[Stored items]
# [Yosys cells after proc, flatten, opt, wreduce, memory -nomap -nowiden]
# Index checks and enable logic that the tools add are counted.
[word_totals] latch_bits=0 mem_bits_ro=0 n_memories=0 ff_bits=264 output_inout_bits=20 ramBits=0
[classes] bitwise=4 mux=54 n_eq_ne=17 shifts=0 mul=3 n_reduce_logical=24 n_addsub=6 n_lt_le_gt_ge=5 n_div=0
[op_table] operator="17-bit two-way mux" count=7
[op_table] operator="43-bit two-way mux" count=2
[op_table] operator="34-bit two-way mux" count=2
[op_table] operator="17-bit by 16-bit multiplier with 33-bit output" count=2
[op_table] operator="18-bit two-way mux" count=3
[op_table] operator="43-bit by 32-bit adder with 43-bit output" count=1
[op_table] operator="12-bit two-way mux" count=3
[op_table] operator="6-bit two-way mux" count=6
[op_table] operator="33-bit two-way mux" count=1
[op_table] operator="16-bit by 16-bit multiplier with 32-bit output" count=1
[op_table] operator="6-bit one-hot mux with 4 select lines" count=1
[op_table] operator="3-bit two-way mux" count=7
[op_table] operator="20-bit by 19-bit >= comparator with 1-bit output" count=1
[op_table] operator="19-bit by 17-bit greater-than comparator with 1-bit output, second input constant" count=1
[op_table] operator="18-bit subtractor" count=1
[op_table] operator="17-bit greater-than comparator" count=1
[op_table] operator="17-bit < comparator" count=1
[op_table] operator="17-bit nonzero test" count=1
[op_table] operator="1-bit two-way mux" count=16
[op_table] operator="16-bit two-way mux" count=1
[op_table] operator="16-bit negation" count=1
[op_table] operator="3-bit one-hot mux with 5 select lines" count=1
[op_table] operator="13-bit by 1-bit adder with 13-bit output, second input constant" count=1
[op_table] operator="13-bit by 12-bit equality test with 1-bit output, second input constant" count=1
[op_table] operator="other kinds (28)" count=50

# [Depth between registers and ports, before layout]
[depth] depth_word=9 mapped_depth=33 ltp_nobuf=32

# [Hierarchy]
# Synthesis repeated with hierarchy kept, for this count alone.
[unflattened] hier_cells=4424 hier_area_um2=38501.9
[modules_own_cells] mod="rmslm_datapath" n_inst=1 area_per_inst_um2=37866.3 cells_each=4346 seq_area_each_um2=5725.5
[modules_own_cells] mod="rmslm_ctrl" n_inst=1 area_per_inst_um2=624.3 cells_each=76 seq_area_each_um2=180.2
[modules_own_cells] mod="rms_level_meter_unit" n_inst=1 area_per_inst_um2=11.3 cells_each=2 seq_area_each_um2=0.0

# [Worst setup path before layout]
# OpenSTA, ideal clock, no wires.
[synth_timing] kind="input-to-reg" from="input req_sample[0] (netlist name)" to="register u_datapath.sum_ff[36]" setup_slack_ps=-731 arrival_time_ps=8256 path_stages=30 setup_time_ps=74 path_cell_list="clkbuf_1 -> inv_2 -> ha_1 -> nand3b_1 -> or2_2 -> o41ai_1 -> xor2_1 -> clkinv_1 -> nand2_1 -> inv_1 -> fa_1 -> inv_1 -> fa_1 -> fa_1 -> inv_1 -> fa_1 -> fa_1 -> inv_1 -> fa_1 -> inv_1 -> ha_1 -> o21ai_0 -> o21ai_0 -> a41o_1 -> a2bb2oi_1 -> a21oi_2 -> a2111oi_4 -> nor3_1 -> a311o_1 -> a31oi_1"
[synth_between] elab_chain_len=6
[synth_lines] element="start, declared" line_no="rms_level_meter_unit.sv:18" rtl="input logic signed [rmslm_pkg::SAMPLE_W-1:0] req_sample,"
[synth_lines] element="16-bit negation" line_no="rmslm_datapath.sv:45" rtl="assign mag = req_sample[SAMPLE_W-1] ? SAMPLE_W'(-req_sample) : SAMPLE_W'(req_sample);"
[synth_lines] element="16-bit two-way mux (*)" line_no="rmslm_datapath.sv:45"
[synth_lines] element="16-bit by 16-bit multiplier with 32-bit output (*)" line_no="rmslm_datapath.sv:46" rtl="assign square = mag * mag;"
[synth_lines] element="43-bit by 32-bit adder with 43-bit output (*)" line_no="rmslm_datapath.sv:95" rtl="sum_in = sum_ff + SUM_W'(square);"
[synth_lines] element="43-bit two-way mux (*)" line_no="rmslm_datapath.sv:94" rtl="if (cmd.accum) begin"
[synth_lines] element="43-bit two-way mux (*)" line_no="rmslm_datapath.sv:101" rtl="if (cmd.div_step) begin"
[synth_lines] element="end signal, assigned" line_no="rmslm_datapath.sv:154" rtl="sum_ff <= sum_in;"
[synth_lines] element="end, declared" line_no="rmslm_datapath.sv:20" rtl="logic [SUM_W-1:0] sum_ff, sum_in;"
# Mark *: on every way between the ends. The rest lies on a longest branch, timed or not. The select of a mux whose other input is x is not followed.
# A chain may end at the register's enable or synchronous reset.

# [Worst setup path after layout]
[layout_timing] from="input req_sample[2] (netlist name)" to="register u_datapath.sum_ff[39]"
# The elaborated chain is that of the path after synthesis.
`config.mk`:
```
export PLATFORM = sky130hd
export DESIGN_NAME = circular_fifo_with_search_minmax
export DESIGN_NICKNAME = d
export VERILOG_FILES = /design/src/hw/rtl/cfsm_pkg.sv /design/src/hw/rtl/cfsm_ram.sv /design/src/hw/rtl/cfsm_cmp.sv /design/src/hw/rtl/circular_fifo_with_search_minmax.sv
export SDC_FILE = /design/constraint.sdc
export NUM_CORES = 1
export LEC_CHECK = 0
export ABC_AREA = 1
export ABC_CLOCK_PERIOD_IN_PS = 4100
export BUFFER_PORTS_ARGS = -buffer_cell sky130_fd_sc_hd__buf_2
export CAP_MARGIN = 20
export CORE_MARGIN = 1.5
export CORE_UTILIZATION = 50
export DETAILED_ROUTE_END_ITERATION = 12
export MAX_ROUTING_LAYER = met4
export PLACE_DENSITY_LB_ADDON = 0.08
export SLEW_MARGIN = 20
export SYNTH_ARGS = -nofsm -noshare
export SYNTH_HDL_FRONTEND = slang
export SYNTH_SLANG_ARGS = --single-unit
export TNS_END_PERCENT = 20
```
`constraint.sdc`:
```
create_clock -name clk -period 4.1 [get_ports clk]
set_clock_uncertainty 0.2 [all_clocks]
set_input_delay 0.615 -clock clk [delete_from_list [all_inputs] [get_ports clk]]
set_output_delay 0.615 -clock clk [all_outputs]
set_load 0.02 [all_outputs]
```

Goal of the exercise:
Set down each entry from above once more, exactly as written.

Response:
# [Yosys cells after proc, flatten, opt, wreduce, memory -nomap -nowiden]
# Index checks and enable logic that the tools add are counted.
[word_totals] latch_bits=0 mem_bits_ro=0 n_memories=0 ff_bits=264 output_inout_bits=20 ramBits=0
[classes] bitwise=4 mux=54 n_eq_ne=17 shifts=0 mul=3 n_reduce_logical=24 n_addsub=6 n_lt_le_gt_ge=5 n_div=0
[op_table] operator="17-bit two-way mux" count=7
[op_table] operator="43-bit two-way mux" count=2
[op_table] operator="34-bit two-way mux" count=2
[op_table] operator="17-bit by 16-bit multiplier with 33-bit output" count=2
[op_table] operator="18-bit two-way mux" count=3
[op_table] operator="43-bit by 32-bit adder with 43-bit output" count=1
[op_table] operator="12-bit two-way mux" count=3
[op_table] operator="6-bit two-way mux" count=6
[op_table] operator="33-bit two-way mux" count=1
[op_table] operator="16-bit by 16-bit multiplier with 32-bit output" count=1
[op_table] operator="6-bit one-hot mux with 4 select lines" count=1
[op_table] operator="3-bit two-way mux" count=7
[op_table] operator="20-bit by 19-bit >= comparator with 1-bit output" count=1
[op_table] operator="19-bit by 17-bit greater-than comparator with 1-bit output, second input constant" count=1
[op_table] operator="18-bit subtractor" count=1
[op_table] operator="17-bit greater-than comparator" count=1
[op_table] operator="17-bit < comparator" count=1
[op_table] operator="17-bit nonzero test" count=1
[op_table] operator="1-bit two-way mux" count=16
[op_table] operator="16-bit two-way mux" count=1
[op_table] operator="16-bit negation" count=1
[op_table] operator="3-bit one-hot mux with 5 select lines" count=1
[op_table] operator="13-bit by 1-bit adder with 13-bit output, second input constant" count=1
[op_table] operator="13-bit by 12-bit equality test with 1-bit output, second input constant" count=1
[op_table] operator="other kinds (28)" count=50

# [Depth between registers and ports, before layout]
[depth] depth_word=9 mapped_depth=33 ltp_nobuf=32

# [Hierarchy]
# Synthesis repeated with hierarchy kept, for this count alone.
[unflattened] hier_cells=4424 hier_area_um2=38501.9
[modules_own_cells] mod="rmslm_datapath" n_inst=1 area_per_inst_um2=37866.3 cells_each=4346 seq_area_each_um2=5725.5
[modules_own_cells] mod="rmslm_ctrl" n_inst=1 area_per_inst_um2=624.3 cells_each=76 seq_area_each_um2=180.2
[modules_own_cells] mod="rms_level_meter_unit" n_inst=1 area_per_inst_um2=11.3 cells_each=2 seq_area_each_um2=0.0

# [Worst setup path before layout]
# OpenSTA, ideal clock, no wires.
[synth_timing] kind="input-to-reg" from="input req_sample[0] (netlist name)" to="register u_datapath.sum_ff[36]" setup_slack_ps=-731 arrival_time_ps=8256 path_stages=30 setup_time_ps=74 path_cell_list="clkbuf_1 -> inv_2 -> ha_1 -> nand3b_1 -> or2_2 -> o41ai_1 -> xor2_1 -> clkinv_1 -> nand2_1 -> inv_1 -> fa_1 -> inv_1 -> fa_1 -> fa_1 -> inv_1 -> fa_1 -> fa_1 -> inv_1 -> fa_1 -> inv_1 -> ha_1 -> o21ai_0 -> o21ai_0 -> a41o_1 -> a2bb2oi_1 -> a21oi_2 -> a2111oi_4 -> nor3_1 -> a311o_1 -> a31oi_1"
[synth_between] elab_chain_len=6
[synth_lines] element="start, declared" line_no="rms_level_meter_unit.sv:18" rtl="input logic signed [rmslm_pkg::SAMPLE_W-1:0] req_sample,"
[synth_lines] element="16-bit negation" line_no="rmslm_datapath.sv:45" rtl="assign mag = req_sample[SAMPLE_W-1] ? SAMPLE_W'(-req_sample) : SAMPLE_W'(req_sample);"
[synth_lines] element="16-bit two-way mux (*)" line_no="rmslm_datapath.sv:45"
[synth_lines] element="16-bit by 16-bit multiplier with 32-bit output (*)" line_no="rmslm_datapath.sv:46" rtl="assign square = mag * mag;"
[synth_lines] element="43-bit by 32-bit adder with 43-bit output (*)" line_no="rmslm_datapath.sv:95" rtl="sum_in = sum_ff + SUM_W'(square);"
[synth_lines] element="43-bit two-way mux (*)" line_no="rmslm_datapath.sv:94" rtl="if (cmd.accum) begin"
[synth_lines] element="43-bit two-way mux (*)" line_no="rmslm_datapath.sv:101" rtl="if (cmd.div_step) begin"
[synth_lines] element="end signal, assigned" line_no="rmslm_datapath.sv:154" rtl="sum_ff <= sum_in;"
[synth_lines] element="end, declared" line_no="rmslm_datapath.sv:20" rtl="logic [SUM_W-1:0] sum_ff, sum_in;"
# Mark *: on every way between the ends. The rest lies on a longest branch, timed or not. The select of a mux whose other input is x is not followed.
# A chain may end at the register's enable or synchronous reset.

# [Worst setup path after layout]
[layout_timing] from="input req_sample[2] (netlist name)" to="register u_datapath.sum_ff[39]"
# The elaborated chain is that of the path after synthesis.
`config.mk`:
```
export PLATFORM = sky130hd
export DESIGN_NAME = circular_fifo_with_search_minmax
export DESIGN_NICKNAME = d
export VERILOG_FILES = /design/src/hw/rtl/cfsm_pkg.sv /design/src/hw/rtl/cfsm_ram.sv /design/src/hw/rtl/cfsm_cmp.sv /design/src/hw/rtl/circular_fifo_with_search_minmax.sv
export SDC_FILE = /design/constraint.sdc
export NUM_CORES = 1
export LEC_CHECK = 0
export ABC_AREA = 1
export ABC_CLOCK_PERIOD_IN_PS = 4100
export BUFFER_PORTS_ARGS = -buffer_cell sky130_fd_sc_hd__buf_2
export CAP_MARGIN = 20
export CORE_MARGIN = 1.5
export CORE_UTILIZATION = 50
export DETAILED_ROUTE_END_ITERATION = 12
export MAX_ROUTING_LAYER = met4
export PLACE_DENSITY_LB_ADDON = 0.08
export SLEW_MARGIN = 20
export SYNTH_ARGS = -nofsm -noshare
export SYNTH_HDL_FRONTEND = slang
export SYNTH_SLANG_ARGS = --single-unit
export TNS_END_PERCENT = 20
```
`constraint.sdc`:
```
create_clock -name clk -period 4.1 [get_ports clk]
set_clock_uncertainty 0.2 [all_clocks]
set_input_delay 0.615 -clock clk [delete_from_list [all_inputs] [get_ports clk]]
set_output_delay 0.615 -clock clk [all_outputs]
set_load 0.02 [all_outputs]
```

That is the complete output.